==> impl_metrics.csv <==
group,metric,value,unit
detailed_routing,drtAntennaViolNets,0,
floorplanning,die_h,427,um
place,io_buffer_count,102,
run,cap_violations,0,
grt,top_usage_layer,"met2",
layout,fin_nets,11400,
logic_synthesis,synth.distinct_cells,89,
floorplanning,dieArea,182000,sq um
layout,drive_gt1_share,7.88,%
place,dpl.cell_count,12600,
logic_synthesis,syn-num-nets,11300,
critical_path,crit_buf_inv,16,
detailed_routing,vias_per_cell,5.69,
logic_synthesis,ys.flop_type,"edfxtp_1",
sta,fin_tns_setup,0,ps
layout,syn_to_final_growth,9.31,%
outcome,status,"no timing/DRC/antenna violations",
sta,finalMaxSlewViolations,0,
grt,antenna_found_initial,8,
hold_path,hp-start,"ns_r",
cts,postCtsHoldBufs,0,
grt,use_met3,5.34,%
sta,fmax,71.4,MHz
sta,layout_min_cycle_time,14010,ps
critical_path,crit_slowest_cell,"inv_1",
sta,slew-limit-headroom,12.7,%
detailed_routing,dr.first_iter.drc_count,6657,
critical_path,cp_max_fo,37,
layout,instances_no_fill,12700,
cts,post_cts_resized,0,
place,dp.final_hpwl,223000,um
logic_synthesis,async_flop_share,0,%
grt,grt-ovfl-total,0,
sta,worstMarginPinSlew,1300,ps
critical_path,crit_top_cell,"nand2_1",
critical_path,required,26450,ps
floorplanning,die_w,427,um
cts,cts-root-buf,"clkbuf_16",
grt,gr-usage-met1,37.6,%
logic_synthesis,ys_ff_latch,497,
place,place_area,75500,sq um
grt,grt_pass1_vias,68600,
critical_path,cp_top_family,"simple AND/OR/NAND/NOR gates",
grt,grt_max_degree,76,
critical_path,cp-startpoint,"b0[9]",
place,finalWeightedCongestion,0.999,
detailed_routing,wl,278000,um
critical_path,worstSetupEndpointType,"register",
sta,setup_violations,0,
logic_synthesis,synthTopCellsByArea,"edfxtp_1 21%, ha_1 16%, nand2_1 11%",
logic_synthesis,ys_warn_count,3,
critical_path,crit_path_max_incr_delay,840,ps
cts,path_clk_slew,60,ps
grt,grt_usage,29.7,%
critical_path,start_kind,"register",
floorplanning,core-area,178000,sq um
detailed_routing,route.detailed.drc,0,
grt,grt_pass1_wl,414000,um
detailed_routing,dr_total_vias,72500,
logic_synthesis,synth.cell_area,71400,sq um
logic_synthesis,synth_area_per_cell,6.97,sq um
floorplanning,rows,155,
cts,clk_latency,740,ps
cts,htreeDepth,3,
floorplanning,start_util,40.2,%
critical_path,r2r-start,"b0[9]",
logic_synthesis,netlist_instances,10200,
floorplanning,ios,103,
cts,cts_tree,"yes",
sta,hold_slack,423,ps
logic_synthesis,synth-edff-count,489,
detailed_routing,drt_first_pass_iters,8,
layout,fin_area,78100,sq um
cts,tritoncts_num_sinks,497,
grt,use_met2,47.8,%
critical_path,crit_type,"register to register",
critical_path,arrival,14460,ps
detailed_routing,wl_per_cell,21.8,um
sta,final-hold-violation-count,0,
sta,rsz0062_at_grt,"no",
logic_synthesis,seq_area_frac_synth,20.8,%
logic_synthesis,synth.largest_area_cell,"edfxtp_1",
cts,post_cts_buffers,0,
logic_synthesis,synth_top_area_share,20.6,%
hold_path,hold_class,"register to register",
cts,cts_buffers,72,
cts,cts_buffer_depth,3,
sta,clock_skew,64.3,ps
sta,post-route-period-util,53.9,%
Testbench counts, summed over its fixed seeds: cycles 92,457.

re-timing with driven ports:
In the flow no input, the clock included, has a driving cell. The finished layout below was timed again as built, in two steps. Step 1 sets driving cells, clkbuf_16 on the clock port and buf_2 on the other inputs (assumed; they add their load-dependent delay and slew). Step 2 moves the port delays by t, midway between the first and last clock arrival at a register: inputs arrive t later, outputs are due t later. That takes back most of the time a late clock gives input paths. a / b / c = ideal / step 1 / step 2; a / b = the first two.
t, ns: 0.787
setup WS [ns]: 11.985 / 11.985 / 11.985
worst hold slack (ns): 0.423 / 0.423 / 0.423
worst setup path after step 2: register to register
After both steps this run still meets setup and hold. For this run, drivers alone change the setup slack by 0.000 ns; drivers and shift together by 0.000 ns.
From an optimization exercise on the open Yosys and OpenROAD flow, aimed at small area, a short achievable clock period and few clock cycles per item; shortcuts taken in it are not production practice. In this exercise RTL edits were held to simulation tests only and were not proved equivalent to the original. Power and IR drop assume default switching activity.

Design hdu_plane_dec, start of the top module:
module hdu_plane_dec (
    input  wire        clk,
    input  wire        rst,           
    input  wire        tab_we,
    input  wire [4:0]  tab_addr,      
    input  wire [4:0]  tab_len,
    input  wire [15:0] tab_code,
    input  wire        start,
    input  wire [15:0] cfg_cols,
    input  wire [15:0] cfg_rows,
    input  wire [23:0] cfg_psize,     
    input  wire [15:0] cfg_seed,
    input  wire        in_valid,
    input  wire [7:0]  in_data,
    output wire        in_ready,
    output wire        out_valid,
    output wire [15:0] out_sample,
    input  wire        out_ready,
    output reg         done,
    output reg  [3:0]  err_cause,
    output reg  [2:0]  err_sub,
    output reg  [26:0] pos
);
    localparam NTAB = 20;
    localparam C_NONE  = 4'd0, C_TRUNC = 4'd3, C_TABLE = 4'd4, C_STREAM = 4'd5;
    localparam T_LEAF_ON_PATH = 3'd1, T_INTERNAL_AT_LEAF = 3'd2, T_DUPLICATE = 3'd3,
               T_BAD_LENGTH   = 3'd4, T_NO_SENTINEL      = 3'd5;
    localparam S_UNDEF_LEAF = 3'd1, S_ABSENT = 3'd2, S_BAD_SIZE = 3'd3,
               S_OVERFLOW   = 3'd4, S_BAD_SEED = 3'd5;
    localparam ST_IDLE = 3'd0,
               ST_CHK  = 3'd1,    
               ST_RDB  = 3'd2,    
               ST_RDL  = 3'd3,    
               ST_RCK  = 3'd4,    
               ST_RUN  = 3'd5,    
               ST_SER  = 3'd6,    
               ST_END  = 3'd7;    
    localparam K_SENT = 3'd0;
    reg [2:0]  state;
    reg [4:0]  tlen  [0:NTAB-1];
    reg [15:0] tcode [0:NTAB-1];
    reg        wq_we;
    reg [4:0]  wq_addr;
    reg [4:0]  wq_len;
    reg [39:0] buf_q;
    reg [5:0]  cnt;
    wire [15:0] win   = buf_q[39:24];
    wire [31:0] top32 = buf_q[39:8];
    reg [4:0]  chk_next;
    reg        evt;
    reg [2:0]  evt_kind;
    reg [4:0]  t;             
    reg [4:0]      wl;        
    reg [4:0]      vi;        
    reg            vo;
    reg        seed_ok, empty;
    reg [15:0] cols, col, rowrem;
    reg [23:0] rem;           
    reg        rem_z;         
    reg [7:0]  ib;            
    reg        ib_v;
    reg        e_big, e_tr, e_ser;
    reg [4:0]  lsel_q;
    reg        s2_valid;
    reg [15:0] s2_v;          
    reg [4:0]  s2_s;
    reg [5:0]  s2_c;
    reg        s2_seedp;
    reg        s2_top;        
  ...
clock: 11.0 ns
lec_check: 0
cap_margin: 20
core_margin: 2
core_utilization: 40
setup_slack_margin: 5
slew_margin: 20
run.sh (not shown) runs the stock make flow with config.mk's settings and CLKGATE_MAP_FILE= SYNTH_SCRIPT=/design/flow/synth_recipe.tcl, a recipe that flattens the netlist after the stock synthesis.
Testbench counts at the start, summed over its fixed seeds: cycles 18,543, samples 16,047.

===

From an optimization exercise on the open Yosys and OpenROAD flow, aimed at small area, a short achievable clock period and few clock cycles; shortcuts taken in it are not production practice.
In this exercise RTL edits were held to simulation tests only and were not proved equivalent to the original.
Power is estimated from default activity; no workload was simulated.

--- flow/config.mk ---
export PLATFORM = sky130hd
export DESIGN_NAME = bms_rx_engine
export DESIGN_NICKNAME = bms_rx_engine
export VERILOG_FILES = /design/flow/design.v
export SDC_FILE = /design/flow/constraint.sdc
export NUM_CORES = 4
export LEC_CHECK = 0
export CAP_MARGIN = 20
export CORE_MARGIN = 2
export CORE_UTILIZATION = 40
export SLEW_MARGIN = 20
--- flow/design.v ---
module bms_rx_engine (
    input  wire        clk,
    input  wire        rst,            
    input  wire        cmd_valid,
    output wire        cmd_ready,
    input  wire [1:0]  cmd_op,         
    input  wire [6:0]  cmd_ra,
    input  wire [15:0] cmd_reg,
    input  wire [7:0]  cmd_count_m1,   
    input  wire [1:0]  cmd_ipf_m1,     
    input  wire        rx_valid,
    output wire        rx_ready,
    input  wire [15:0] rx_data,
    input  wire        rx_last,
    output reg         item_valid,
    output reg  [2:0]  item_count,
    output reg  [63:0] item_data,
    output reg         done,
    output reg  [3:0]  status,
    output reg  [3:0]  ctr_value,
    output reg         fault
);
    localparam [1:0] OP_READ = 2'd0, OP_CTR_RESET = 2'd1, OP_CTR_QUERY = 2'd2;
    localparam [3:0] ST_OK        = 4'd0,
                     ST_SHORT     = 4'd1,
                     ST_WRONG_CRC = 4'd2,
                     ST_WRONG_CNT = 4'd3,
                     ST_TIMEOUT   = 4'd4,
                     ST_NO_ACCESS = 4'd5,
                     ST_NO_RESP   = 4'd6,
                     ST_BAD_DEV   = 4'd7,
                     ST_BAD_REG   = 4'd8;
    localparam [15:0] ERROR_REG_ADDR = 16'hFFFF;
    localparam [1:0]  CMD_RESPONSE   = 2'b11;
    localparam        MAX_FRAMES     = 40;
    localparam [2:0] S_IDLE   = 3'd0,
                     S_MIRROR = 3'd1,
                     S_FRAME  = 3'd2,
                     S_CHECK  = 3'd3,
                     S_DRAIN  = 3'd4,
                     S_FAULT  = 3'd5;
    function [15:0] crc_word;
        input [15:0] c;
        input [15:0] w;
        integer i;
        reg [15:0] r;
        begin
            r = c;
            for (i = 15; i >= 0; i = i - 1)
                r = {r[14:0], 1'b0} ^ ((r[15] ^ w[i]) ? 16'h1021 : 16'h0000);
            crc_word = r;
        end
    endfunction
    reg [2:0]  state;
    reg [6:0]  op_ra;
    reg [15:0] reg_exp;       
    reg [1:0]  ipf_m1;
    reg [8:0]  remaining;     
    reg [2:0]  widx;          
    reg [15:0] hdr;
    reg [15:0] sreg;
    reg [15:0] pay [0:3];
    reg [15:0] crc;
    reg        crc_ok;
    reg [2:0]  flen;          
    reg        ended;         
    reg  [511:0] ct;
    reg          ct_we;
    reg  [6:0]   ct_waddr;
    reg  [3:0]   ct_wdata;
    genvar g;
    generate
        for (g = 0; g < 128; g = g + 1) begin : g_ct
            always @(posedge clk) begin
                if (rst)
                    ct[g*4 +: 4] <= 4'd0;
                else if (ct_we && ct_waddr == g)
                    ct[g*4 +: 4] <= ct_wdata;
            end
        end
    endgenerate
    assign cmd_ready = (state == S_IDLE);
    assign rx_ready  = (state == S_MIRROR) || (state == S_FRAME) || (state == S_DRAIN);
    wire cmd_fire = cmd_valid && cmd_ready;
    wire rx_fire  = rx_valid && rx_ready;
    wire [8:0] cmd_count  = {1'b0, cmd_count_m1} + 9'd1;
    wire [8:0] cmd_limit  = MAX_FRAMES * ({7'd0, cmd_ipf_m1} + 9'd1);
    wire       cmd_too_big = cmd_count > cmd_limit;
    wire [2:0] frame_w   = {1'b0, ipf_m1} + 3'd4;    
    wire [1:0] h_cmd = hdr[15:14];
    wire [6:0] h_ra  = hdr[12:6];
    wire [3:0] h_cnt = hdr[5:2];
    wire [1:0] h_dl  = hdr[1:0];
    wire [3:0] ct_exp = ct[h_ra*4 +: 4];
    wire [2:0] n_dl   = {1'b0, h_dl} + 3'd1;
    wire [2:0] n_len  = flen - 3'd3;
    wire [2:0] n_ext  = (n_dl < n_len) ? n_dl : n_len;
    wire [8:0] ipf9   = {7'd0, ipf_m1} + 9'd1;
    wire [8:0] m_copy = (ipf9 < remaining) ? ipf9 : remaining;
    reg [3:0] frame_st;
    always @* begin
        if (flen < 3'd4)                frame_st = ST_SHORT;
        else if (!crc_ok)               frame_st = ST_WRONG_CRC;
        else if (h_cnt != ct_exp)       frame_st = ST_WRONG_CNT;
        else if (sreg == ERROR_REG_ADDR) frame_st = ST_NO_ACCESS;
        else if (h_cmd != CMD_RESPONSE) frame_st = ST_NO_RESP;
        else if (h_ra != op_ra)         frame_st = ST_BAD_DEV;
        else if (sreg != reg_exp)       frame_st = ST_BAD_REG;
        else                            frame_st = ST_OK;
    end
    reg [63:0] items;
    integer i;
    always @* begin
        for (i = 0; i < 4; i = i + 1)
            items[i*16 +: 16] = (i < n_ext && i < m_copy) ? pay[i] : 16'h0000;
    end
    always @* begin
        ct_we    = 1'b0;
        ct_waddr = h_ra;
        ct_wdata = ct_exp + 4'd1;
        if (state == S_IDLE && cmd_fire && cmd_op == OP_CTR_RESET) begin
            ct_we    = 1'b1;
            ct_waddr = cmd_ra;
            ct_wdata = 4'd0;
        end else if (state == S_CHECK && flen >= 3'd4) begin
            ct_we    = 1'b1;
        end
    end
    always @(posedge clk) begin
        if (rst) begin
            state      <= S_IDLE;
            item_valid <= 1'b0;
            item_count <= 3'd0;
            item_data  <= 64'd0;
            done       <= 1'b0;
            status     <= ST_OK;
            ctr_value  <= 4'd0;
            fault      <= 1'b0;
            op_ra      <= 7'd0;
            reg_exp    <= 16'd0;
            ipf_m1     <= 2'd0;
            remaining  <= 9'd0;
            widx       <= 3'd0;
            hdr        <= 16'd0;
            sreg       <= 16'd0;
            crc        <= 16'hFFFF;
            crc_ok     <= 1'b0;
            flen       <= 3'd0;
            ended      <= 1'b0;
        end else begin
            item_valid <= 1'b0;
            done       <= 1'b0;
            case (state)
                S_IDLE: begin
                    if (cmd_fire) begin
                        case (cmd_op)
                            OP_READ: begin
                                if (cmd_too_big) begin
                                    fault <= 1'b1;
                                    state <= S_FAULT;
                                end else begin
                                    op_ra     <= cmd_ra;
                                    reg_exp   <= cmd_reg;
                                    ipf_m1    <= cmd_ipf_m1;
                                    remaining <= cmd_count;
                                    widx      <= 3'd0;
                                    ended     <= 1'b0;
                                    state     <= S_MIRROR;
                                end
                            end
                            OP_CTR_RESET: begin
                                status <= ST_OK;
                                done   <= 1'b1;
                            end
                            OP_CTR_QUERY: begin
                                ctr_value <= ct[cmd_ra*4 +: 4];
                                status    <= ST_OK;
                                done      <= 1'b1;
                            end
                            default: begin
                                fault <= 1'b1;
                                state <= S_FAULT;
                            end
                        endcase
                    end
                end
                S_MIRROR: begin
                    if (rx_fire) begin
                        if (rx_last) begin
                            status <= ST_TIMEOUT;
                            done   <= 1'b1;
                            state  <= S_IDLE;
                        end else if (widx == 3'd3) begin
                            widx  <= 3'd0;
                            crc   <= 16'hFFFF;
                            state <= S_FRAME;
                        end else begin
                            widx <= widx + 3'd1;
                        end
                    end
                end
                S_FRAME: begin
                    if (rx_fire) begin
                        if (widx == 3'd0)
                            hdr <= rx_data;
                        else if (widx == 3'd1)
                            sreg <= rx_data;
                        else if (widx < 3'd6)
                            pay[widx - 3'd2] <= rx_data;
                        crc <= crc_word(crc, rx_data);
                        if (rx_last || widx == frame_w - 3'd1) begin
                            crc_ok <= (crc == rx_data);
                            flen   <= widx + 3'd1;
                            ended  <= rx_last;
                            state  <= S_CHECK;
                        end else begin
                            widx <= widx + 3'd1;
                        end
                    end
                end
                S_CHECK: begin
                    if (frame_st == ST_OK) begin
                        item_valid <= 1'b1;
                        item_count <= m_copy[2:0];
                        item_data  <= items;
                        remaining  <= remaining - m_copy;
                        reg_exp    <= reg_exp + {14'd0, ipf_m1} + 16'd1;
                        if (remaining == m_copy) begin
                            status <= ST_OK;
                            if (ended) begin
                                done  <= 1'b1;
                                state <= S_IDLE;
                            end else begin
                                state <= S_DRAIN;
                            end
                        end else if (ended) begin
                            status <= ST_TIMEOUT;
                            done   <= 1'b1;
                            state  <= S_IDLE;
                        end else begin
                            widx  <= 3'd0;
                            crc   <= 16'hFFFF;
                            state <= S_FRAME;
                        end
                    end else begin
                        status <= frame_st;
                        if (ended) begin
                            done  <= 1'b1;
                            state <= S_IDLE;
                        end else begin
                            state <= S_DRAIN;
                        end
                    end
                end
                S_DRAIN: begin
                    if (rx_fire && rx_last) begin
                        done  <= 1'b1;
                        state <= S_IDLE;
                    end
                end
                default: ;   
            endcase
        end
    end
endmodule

===

TASK PROMPT -
Of the lines above, extract only those from the line with "sta,post-route-period-util,53.9,%" to the line with "re-timing with driven", both included, exactly as written.

RESPONSE TO THE EXERCISE -
sta,post-route-period-util,53.9,%
Testbench counts, summed over its fixed seeds: cycles 92,457.

re-timing with driven ports:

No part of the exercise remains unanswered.